# Anyone heard of this Instructor?



## KenpoNoChikara (Sep 5, 2004)

Anyone heard of American Kenpo instuctor Ed Wilson? He teaches Ed Parker's Amercan Kenpo in Mass. he also has a school in Woonsockett, (SP?) RI. I think he has also trained with Nick Cerio

Any info would be appreciated, thanks


----------



## ETorbin (Sep 11, 2004)

Btt


----------



## TChase (Sep 15, 2004)

In all honesty there are much better alternatives.  I really don't have anything good to say about him or his schools so I'll leave it at that.  If you would like to continue this offline feel free to email me.

Tom Chase - UKF Northeast


----------



## MisterMike (Sep 16, 2004)

I believe he converted to EPAK under Bryan Hawkins and Speakman for a while and then went full bore under Speakman. For what it's worth...


----------



## kenpo3631 (Sep 24, 2004)

I thought he was studying with Mr. Trejo for a while too :idunno:


----------



## AmericanKenpoChris (Sep 25, 2004)

Hello, I originally started martial arts in 1984 at the Fred Villari's Studios of Self Defense at Chapel Four Corners in Cumberland, RI under William Gregory and then Mark Sheeley, earning my 3rd Brown. That school no longer teaches the Villari style, but rather a mixture of Cerio and Shotokan from what I understand. 

I am very thankful for those three years of my training. Looking back, although I hated standing in a horse stance just doing basics at pretty much full force, I am so grateful that that school focused so heavily on basics. Granted they weren't teaching you to flow like a Jeff Speakman, and the techniques at the time didn't come close to Parker's Kenpo, but standing in a flamingo stance facing the wall for the duration of my brown belt test which was well over two hours when not actively demonstrating, certainly was to my advantage. I learned balance and power.

After seeing the Perfect Weapon, I did some research and found that they were teaching that style at Family Karate Center in Woonsocket. So in 2003, I contacted them because I wanted to learn that style using more than videos in a regular dojo environment, and I knew that I needed to get my heart and lungs back in shape after making bad decisions regarding my health as a young person.

After talking to Mr. Ed Wilson on the phone, I came in, and he demonstrated delayed sword, five swords, and a walk-along armlock that was quite uncomfortable. I was definately thrilled to have found a school that taught the Parker style.

Ed Wilson is an 8th degree black belt. From what I know, he taught the Villari Style until the late 80s or early 90s. He definately has been in the martial arts for 30 years or so, but not all of them in the Parker style.
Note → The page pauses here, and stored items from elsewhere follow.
This is an optimization exercise on Yosys and OpenROAD, whose aim is small area, a short achievable clock period and few clock cycles, not a production implementation. Only simulation tests tie the RTL to the original design; equivalence was not proved. No activity file was given, so power comes from the tool's default toggle rates.

==> flow/design.v <==
module cmri_parser (
    input  wire       clk,
    input  wire       rst,
    input  wire [7:0] node_addr,
    input  wire       in_valid,      
    input  wire [7:0] in_byte,
    input  wire       p_ok,          
    input  wire       p_region,
    input  wire [63:0] in_lines,
    output wire       disp_valid,
    output wire       disp_match,
    output wire       error,
    output reg        is_i,
    output reg        is_t,
    output reg        is_p,
    output wire       n_in_payload,
    output wire       n_in_maybe,
    output wire       n_store,
    output wire       n_is_p,
    output reg  [6:0] pay_len,
    input  wire [6:0] rd_addr,
    output wire [7:0] rd_data,
    output wire [63:0] first8,       
    output wire [63:0] first8_hi,    
    input  wire       sel_pick,
    output reg        f_sel,
    output wire       n_f_sel
);
    localparam MAX_LEN = 72;
    localparam ATTN = 8'hFF;
    localparam STX  = 8'h02;
    localparam ETX  = 8'h03;
    localparam DLE  = 8'h10;
    localparam S_START      = 3'd0;
    localparam S_ATTN_NEXT  = 3'd1;
    localparam S_STX_NEXT   = 3'd2;
    localparam S_ADDR_NEXT  = 3'd3;
    localparam S_TYPE_NEXT  = 3'd4;
    localparam S_MAYBE_DATA = 3'd6;
    localparam S_DATA_NEXT  = 3'd7;
    reg [2:0] state;
    reg       is_local;
    reg  [7:0] payload [0:MAX_LEN-1];
    assign rd_data = payload[rd_addr];
    genvar g;
    generate
        for (g = 0; g < 8; g = g + 1) begin : g_first8
            assign first8[g*8 +: 8]    = payload[g];
            assign first8_hi[g*8 +: 8] = payload[32 + g];
        end
    endgenerate
    assign disp_valid = in_valid & do_dispatch;
    assign disp_match = is_local;
    assign error      = in_valid & do_error;
    reg       do_append;
    reg       do_dispatch;
    reg       do_error;
    reg [2:0] next_state;
    always @(*) begin
        do_append   = 1'b0;
        do_dispatch = 1'b0;
        do_error    = 1'b0;
        next_state  = state;
        case (state)
            S_START:
                if (in_byte == ATTN) next_state = S_ATTN_NEXT;
                else                 do_error   = 1'b1;
            S_ATTN_NEXT:
                if (in_byte == ATTN) next_state = S_STX_NEXT;
                else                 do_error   = 1'b1;
            S_STX_NEXT:
                if (in_byte == STX)  next_state = S_ADDR_NEXT;
                else                 do_error   = 1'b1;
            S_ADDR_NEXT:
                next_state = S_TYPE_NEXT;
            S_TYPE_NEXT:
                next_state = S_MAYBE_DATA;
            S_MAYBE_DATA:
                if (in_byte == ETX || in_byte == ATTN) begin
                    do_dispatch = 1'b1;
                    next_state  = S_START;
                end else if (in_byte == DLE) begin
                    next_state = S_DATA_NEXT;
                end else begin
                    do_append  = 1'b1;
                    next_state = S_MAYBE_DATA;
                end
            S_DATA_NEXT: begin
                do_append  = 1'b1;
                next_state = S_MAYBE_DATA;
            end
            default:
                do_error = 1'b1;
        endcase
        if (do_append && pay_len == MAX_LEN) begin
            do_append = 1'b0;
            do_error  = 1'b1;
        end
        if (do_error)
            next_state = S_START;
    end
    wire [2:0] n_state = in_valid ? next_state : state;
    wire       take_type = in_valid && (state == S_TYPE_NEXT);
    wire       t_i = is_local && (in_byte == 8'h49);
    wire       t_t = is_local && (in_byte == 8'h54);
    wire       t_p = is_local && (in_byte == 8'h50);
    assign n_in_payload = (n_state[2:1] == 2'b11);
    assign n_in_maybe   = (n_state == S_MAYBE_DATA);
    assign n_store      = take_type ? (t_i || t_t) : (is_i || is_t);
    assign n_is_p       = take_type ? t_p : is_p;
    assign n_f_sel      = take_type ? sel_pick : f_sel;
    wire [6:0] wr_addr  = {pay_len[6], pay_len[5] ^ (f_sel & ~pay_len[6]), pay_len[4:0]};
    always @(posedge clk) begin
        if (rst) begin
            state    <= S_START;
            is_local <= 1'b0;
            is_i     <= 1'b0;
            is_t     <= 1'b0;
            is_p     <= 1'b0;
            f_sel    <= 1'b0;
            pay_len  <= 7'd0;
        end else begin
            state <= n_state;
            if (in_valid) begin
                if ((state == S_START && in_byte == ATTN) || do_error)
                    pay_len <= 7'd0;
                if (state == S_ADDR_NEXT) is_local <= (in_byte == node_addr);
                if (do_append) pay_len <= pay_len + 7'd1;
            end
            if (take_type) begin
                f_sel <= sel_pick;
                is_i <= t_i;
                is_t <= t_t;
                is_p <= t_p;
            end
        end
    end
    reg       w_go;
    reg [6:0] w_addr;
    reg [7:0] w_byte;
    always @(posedge clk) begin
        w_go   <= in_valid && do_append && (is_i || is_t);
        w_addr <= wr_addr;
        w_byte <= in_byte;
    end
    wire p_wr = (state == S_MAYBE_DATA) && is_p && p_ok;
    integer w;
    always @(posedge clk) begin
        if (w_go)
            payload[w_addr] <= w_byte;
        if (p_wr && !p_region)
            for (w = 0; w < 8; w = w + 1)
                payload[64 + w] <= in_lines[w*8 +: 8];
        if (p_wr && p_region)
            for (w = 0; w < 8; w = w + 1)
                payload[56 + w] <= in_lines[w*8 +: 8];
    end
endmodule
I will be honest in saying he is the owner, but he really doesn't teach class other than blackbelt privates or once in a while, he would pop in. That was somewhat disappointing because I wanted to learn from the master himself. My instruction was from one of his 3rd degree black belts. She was very knowledgeable and pleasant.

I am really happy to have trained there. It got me back in the martial arts groove. The workout was great. We did this kicking drill that was also awesome. Three people would get air shields, and one would be in front, one in back, and one on the side. So we would front-kick, back-kick, and side-kick the targets ten times for a total of thirty kicks per leg. Every class had multiple kick, bag work in some form or another. There was a lot of reaction drilling. Someone would be behind you and attack requiring you to react to counter whatever choke, grab, hold, etc. Another favorite was to have an opponent infront and an opponent behind. The person infront would grab your lapel. You would do delayed sword. Then you would counter a left punch with sword of destruction. The person behind you would bear hug you then grab your right shoulder, then you would counter with captured twigs and sword and hammer. It was nonstop, one tech after another, teaching you to instinctively react rather than someone just punching in on que and doing combination number 6 or whatever. They stressed automatic reaction rather than responding to the instructors yell of "move."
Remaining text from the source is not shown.